Intro to Enterprise Security
Enterprise cyber security has a much more complicated approach, its not just about stealing cookies or hacking WiFi, its much more than that. While the traditional cyber security approaches were meant to protect local front data, business cyber security techniques are set up to protect data as it passes between remote wireless devices and on cloud servers. This means that enterprise cyber security includes securing the on-site and cloud-based systems of your business, as well as auditing third-party providers and defending the the number of endpoints linked to your network through the Internet of Things (IoT).
What is MITRE ATT&CK?
MITRE ATT&CK is a publicly distributed knowledge base of hacker tactics and strategies focused on real-world cyber attack findings. From initial device access to data theft or computer control, they are presented in matrices ordered by attack levels. These matrices are available of Windows, mac OS, Linux, Android and iOS.
Yes basically its a database for various hacking techniques.
ATT&CK stands for adversarial tactics, techniques, and common knowledge.
Security experts love to watch the behaviors of hackers and then they try to learn from them. These researchers want to what kind of tools they use, what kind of vulnerabilities they are exploiting and much more.
Adversarial Tactics and techniques are a new approach to hacker-attacks. Instead of looking at the damage caused by an attack, or a breach detector, cyber security experts will look at the strategies and methods suggesting an attack is underway. Tactics are the reason behind the strategy of an attack. Techniques describe how an opponent accomplishes a tactical objective by performing an operation.
Why does this exist again?
The aim is to build a detailed list of current strategies and techniques of hackers used during a cyber incident. It should be able to collect a large, and ideally an extensive set of attack phases and sequences. So that they are made available to government, education, and commercial organizations. The goal of MITRE ATT&CK is to establish a standardized classification system to make interactions more precise between organisations.
How to use it?
The MITRE ATT&CK Matrix organizes all known tactics and techniques into a structure that is easy to comprehend visually. Attack methods are seen all over the top, and each column lists individual techniques. At minimum one strategy per tactic would be involved in an attack process, and a full attack pattern would be built by switching from Initial Access to Command and Control. Below is an example for Enterprises.
Matrices for Windows and other platforms can be found here https://attack.mitre.org/matrices/enterprise/
A hacker doesn’t need to use all 11 strategies around the top of the matrix. Instead of wasting his time, the hacker would use the least number of strategies to accomplish their target, as it is more effective and provides less risk of detection.

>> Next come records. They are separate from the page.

===== config.mk =====
export PLATFORM = sky130hd
export DESIGN_NAME = vga_sync_tracker
export DESIGN_NICKNAME = d
export VERILOG_FILES = /design/src/rtl/vga_track_pkg.sv /design/src/rtl/sync_edge_det.sv /design/src/rtl/vga_sync_tracker.sv
export SDC_FILE = /design/constraint.sdc
export NUM_CORES = 1
export LEC_CHECK = 0
export BUFFER_PORTS_ARGS = -buffer_cell sky130_fd_sc_hd__clkbuf_2
export CAP_MARGIN = 25
export CORE_MARGIN = 10
export CORE_UTILIZATION = 39
export CTS_BUF_LIST = sky130_fd_sc_hd__clkbuf_8
export CTS_CLUSTER_SIZE = 8
export DETAILED_ROUTE_END_ITERATION = 10
export PLACE_DENSITY_LB_ADDON = 0.15
export RECOVER_POWER = 50
export SKIP_CTS_REPAIR_TIMING = 1
export SLEW_MARGIN = 20
export SYNTH_ARGS = -nofsm -noshare
export SYNTH_HDL_FRONTEND = slang
export SYNTH_SLANG_ARGS = --single-unit

===== constraint.sdc =====
create_clock -name clk_25 -period 4.95 [get_ports clk_25]
set_clock_uncertainty 0.15 [all_clocks]
set_input_delay 0.495 -clock clk_25 [delete_from_list [all_inputs] [get_ports clk_25]]
set_output_delay 0.495 -clock clk_25 [all_outputs]
set_load 0.005 [all_outputs]

===== src/rtl/vga_track_pkg.sv =====
// Shared types and constants for the VGA sync tracker: tracker state, counter
// width, default timing and a saturating increment helper.
package vga_track_pkg;

  typedef enum logic [1:0] {
    SEARCH  = 2'd0,
    MEASURE = 2'd1,
    LOCKED  = 2'd2
  } track_state_e;

  localparam int CNT_W = 11;
  localparam logic [CNT_W-1:0] CNT_MAX = '1;

  localparam int H_TOTAL_DEF     = 800;
  localparam int V_TOTAL_DEF     = 525;
  localparam int LOCK_FRAMES_DEF = 2;

  function automatic logic [CNT_W-1:0] sat_inc(input logic [CNT_W-1:0] v);
    return (v == CNT_MAX) ? v : v + 1'b1;
  endfunction

endpackage


===== src/rtl/sync_edge_det.sv =====
// Registers a sync input and flags its falling edge (current low, previous high).
// The history register resets high so a sync already low after reset is seen as an edge.
module sync_edge_det (
  input  logic clk_i,
  input  logic rst_ni,
  input  logic sync_i,
  output logic fall_o
);

  logic prev_q;

  always_ff @(posedge clk_i or negedge rst_ni) begin
    if (!rst_ni) prev_q <= 1'b1;
    else         prev_q <= sync_i;
  end

  assign fall_o = prev_q & ~sync_i;

endmodule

How will this be useful to enterprises?
- Emulation – can be used to create scenarios to test and defenses against common and sophisticated techniques.
- Red Teaming – can be used to create red team plans and organize operations.

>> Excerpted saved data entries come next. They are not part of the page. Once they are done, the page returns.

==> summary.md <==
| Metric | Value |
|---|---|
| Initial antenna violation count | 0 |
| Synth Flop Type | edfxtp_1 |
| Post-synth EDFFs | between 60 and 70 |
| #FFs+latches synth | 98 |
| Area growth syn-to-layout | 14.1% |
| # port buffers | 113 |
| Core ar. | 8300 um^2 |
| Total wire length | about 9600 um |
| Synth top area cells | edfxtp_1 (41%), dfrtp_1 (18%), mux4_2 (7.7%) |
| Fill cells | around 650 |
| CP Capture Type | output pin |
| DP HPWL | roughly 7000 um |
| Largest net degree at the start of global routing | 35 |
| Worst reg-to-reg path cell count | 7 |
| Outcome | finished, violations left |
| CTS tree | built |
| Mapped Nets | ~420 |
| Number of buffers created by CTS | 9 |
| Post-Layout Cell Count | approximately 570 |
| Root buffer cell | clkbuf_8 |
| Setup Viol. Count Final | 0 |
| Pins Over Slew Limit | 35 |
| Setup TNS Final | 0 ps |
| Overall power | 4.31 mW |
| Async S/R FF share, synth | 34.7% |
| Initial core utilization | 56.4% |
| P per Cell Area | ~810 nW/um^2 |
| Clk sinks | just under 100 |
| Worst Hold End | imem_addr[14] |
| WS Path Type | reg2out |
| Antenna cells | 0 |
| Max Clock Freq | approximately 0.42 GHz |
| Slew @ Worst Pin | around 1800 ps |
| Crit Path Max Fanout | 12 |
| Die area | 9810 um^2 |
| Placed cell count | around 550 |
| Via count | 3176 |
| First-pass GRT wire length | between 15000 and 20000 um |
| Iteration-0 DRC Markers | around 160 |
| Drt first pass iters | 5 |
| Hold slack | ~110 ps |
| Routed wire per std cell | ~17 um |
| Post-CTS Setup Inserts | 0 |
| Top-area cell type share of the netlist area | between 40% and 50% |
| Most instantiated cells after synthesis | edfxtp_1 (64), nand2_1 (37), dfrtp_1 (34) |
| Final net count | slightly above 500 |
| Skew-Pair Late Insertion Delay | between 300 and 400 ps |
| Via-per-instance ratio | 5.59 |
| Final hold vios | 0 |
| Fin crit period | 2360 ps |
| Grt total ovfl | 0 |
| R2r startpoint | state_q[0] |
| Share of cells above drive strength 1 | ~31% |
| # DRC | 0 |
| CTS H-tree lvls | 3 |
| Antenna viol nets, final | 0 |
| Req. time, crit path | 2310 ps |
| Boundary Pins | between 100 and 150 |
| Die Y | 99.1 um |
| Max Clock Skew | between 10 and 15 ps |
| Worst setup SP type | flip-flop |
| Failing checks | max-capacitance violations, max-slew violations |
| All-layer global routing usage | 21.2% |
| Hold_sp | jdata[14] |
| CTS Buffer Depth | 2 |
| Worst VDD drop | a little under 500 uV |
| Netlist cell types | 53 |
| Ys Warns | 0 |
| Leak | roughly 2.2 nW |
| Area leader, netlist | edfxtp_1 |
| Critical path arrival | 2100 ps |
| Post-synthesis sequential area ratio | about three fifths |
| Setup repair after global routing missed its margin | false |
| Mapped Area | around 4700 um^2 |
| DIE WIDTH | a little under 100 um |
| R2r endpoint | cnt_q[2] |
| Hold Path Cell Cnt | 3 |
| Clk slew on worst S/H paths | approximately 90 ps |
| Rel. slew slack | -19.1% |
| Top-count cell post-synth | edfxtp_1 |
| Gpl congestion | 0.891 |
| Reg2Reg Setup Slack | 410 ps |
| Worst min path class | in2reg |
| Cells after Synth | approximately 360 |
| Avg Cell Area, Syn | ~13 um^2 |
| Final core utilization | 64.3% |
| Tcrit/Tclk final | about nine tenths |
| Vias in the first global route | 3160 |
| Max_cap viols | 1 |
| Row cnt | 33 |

- Defensive Gap Assessment – can be used as a common model to assess tools, monitoring, and mitigation of existing defenses within an organization’s enterprise.
MITRE ATT&CK has been out there for a while now, but it has recently come into the spotlight due to an increase in cyber attacks on business and other organisations. All enterprises must protect their infrastructure before its too late. Many business ignore the increase of cyber attacks until it happens to them. By the time they try to fight back, its too late.